Accomplishments that we're proud of
- I solved a problem I actually have. This isn't a hypothetical. Rasoi works for my flat, with my real flatmates and their real, stubborn food rules. That's the bar I cared about most.
- The hybrid engine genuinely works. Rules guard the safety, AI handles the taste. Allergies and hard no's are never violated, not even by accident, and the menus still feel varied and thoughtful instead of random. Getting that balance right was the whole game.
- I shipped a clean, real product, not a demo. A stranger can land on the link, set up their household, and get a usable menu in minutes. No broken buttons, no "imagine if."
- The "never serve" blocklist. A small feature, but it captures something real, the difference between can't eat (allergy) and won't eat (that one dish you despise). Both are hard no's, and Rasoi respects both.
- It's specific on the surface, universal underneath.
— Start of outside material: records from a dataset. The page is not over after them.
## src/rtl/calc_pkg.sv

```systemverilog
// Shared definitions for the calculator front end: keypad geometry, scan FSM
// state encoding and the key-code map (code = row*4 + col).
package calc_pkg;

  localparam int KEY_ROWS = 4;
  localparam int KEY_COLS = 4;
  localparam int KEY_W    = 4;

  typedef enum logic [1:0] {
    SCAN     = 2'd0,
    DEBOUNCE = 2'd1,
    HELD     = 2'd2
  } scan_state_t;

  // Calculator legend printed on the keypad, indexed by row*4 + col.
  localparam logic [KEY_W-1:0] KEY_1   = 4'd0;
  localparam logic [KEY_W-1:0] KEY_2   = 4'd1;
  localparam logic [KEY_W-1:0] KEY_3   = 4'd2;
  localparam logic [KEY_W-1:0] KEY_ADD = 4'd3;
  localparam logic [KEY_W-1:0] KEY_4   = 4'd4;
  localparam logic [KEY_W-1:0] KEY_5   = 4'd5;
  localparam logic [KEY_W-1:0] KEY_6   = 4'd6;
  localparam logic [KEY_W-1:0] KEY_SUB = 4'd7;
  localparam logic [KEY_W-1:0] KEY_7   = 4'd8;
  localparam logic [KEY_W-1:0] KEY_8   = 4'd9;
  localparam logic [KEY_W-1:0] KEY_9   = 4'd10;
  localparam logic [KEY_W-1:0] KEY_MUL = 4'd11;
  localparam logic [KEY_W-1:0] KEY_CLR = 4'd12;
  localparam logic [KEY_W-1:0] KEY_0   = 4'd13;
  localparam logic [KEY_W-1:0] KEY_EQ  = 4'd14;
  localparam logic [KEY_W-1:0] KEY_DIV = 4'd15;

  // Lowest-numbered row that is pulled low wins when several keys share a column.
  function automatic logic [1:0] lowest_low_row(input logic [KEY_ROWS-1:0] rows);
    logic [1:0] idx;
    idx = 2'd0;
    for (int r = KEY_ROWS - 1; r >= 0; r--) begin
      if (!rows[r]) idx = r[1:0];
    end
    return idx;
  endfunction

endpackage

```

## src/rtl/keypad_sync2.sv

```systemverilog
// Two-flop synchroniser for the asynchronous keypad row lines; resets to
// all-high so an idle keypad (pull-ups) is seen during and after reset.
module keypad_sync2
  import calc_pkg::*;
(
  input  logic                clk,
  input  logic                rst,
  input  logic [KEY_ROWS-1:0] d,
  output logic [KEY_ROWS-1:0] q
);

  logic [KEY_ROWS-1:0] meta;

  always_ff @(posedge clk or posedge rst) begin
    if (rst) begin
      meta <= '1;
      q    <= '1;
    end else begin
      meta <= d;
      q    <= meta;
    end
  end

endmodule

```

## src/rtl/keypad_scan_ctrl.sv

```systemverilog
// 4x4 keypad scanner: walks the columns, debounces one key at a time and
// hands each clean press to the calculator core over valid/ready.
module keypad_scan_ctrl
  import calc_pkg::*;
#(
  parameter int SCAN_DIV     = 1000,
  parameter int DEBOUNCE_CNT = 100000
) (
  input  logic                clk,
  input  logic                rst,
  input  logic [KEY_ROWS-1:0] row_in,
  output logic [KEY_COLS-1:0] col_out,
  output logic [KEY_W-1:0]    key_code,
  output logic                key_valid,
  input  logic                key_ready,
  output logic                key_held,
  output logic                overrun
);

  localparam int DW = $clog2(SCAN_DIV);
  localparam int BW = $clog2(DEBOUNCE_CNT);
  localparam logic [DW-1:0] DWELL_LAST = DW'(SCAN_DIV - 1);
  localparam logic [BW-1:0] DEB_LAST   = BW'(DEBOUNCE_CNT - 1);

  scan_state_t         state;
  logic [DW-1:0]       dwell;
  logic [BW-1:0]       deb_cnt;
  logic [1:0]          col_idx;
  logic [1:0]          row_idx;
  logic [KEY_ROWS-1:0] row_s;
  logic                row_low;
  logic                handshake;

  keypad_sync2 u_sync (
    .clk (clk),
    .rst (rst),
    .d   (row_in),
    .q   (row_s)
  );

  assign col_out   = ~(4'b0001 << col_idx);
  assign row_low   = ~row_s[row_idx];
  assign handshake = key_valid & key_ready;

  always_ff @(posedge clk or posedge rst) begin
    if (rst) begin
      state     <= SCAN;
      dwell     <= '0;
      deb_cnt   <= '0;
      col_idx   <= 2'd0;
      row_idx   <= 2'd0;
      key_code  <= '0;
      key_valid <= 1'b0;
      key_held  <= 1'b0;
      overrun   <= 1'b0;
    end else begin
      if (handshake) begin
        key_valid <= 1'b0;
        overrun   <= 1'b0;
      end

      case (state)
        SCAN: begin
          if (dwell == DWELL_LAST) begin
            dwell <= '0;
            if (&row_s) begin
              col_idx <= col_idx + 2'd1;
            end else begin
              row_idx <= lowest_low_row(row_s);
              deb_cnt <= '0;
              state   <= DEBOUNCE;
            end
          end else begin
            dwell <= dwell + 1'b1;
          end
        end

        DEBOUNCE: begin
          if (row_low) begin
            if (deb_cnt == DEB_LAST) begin
              deb_cnt  <= '0;
              key_held <= 1'b1;
              state    <= HELD;
              // A pending code that is not being taken this cycle wins; the new press is dropped.
              if (!key_valid || key_ready) begin
                key_code  <= {row_idx, col_idx};
                key_valid <= 1'b1;
              end else begin
                overrun <= 1'b1;
              end
            end else begin
              deb_cnt <= deb_cnt + 1'b1;
            end
          end else begin
            dwell   <= '0;
            col_idx <= col_idx + 2'd1;
            state   <= SCAN;
          end
        end

        HELD: begin
          if (!row_low) begin
            if (deb_cnt == DEB_LAST) begin
              deb_cnt  <= '0;
              key_held <= 1'b0;
              dwell    <= '0;
              col_idx  <= col_idx + 2'd1;
              state    <= SCAN;
            end else begin
              deb_cnt <= deb_cnt + 1'b1;
            end
          end else begin
            deb_cnt <= '0;
          end
        end

        default: state <= SCAN;
      endcase
    end
  end

endmodule

```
Rasoi proudly speaks the language of an Indian shared-cook household, but the engine, people with constraints, a shared pool, a constraint-aware generator, works for any group deciding meals together, anywhere.
- I went from a blank mind to a shipped product. This started as "I have no idea what to build." It ended as something I'll actually use tomorrow morning.
What I learned
- Specificity is a feature, not a limitation. My first instinct was to make this a generic "global meal planner." It would have been forgettable. Leaning into the real, lived, Indian flatmate scenario is what makes it feel true, and true is what makes people trust it.
- AI should never touch the non-negotiables. The most important design decision was keeping AI out of the safety layer. The moment an AI puts chicken on a vegetarian's plate, the whole product loses trust and people go back to the group chat. Rules filter, AI composes, rules validate. Deterministic where it matters, smart where it helps.
- The magic is in the boring days. Most days, nobody changes anything, the defaults just work. The product only earns its keep on the deviation days. That insight told me where to spend effort: a fast setup flow and a frictionless one-tap override, not a fancy generator.
- Ship the small thing. I cut a lot, grocery lists, mood-based menus, cook-side WhatsApp automation, to ship the one loop that delivers the magic. A shipped V1 beats a half-built dream.
What's next for Rasoi
- Making Rasoi more generally available: Making rasoi more generally adaptable to all households, not just indian
- Cook-facing delivery: auto-send the settled menu to the cook as a clean WhatsApp message each morning.
- Auto-generated grocery list based on the week's planned dishes.
- Mood and diet awareness: "light dinner today," "I'm cutting carbs this month."
- Smarter taste modeling: learn from what the household actually keeps vs. swaps over time.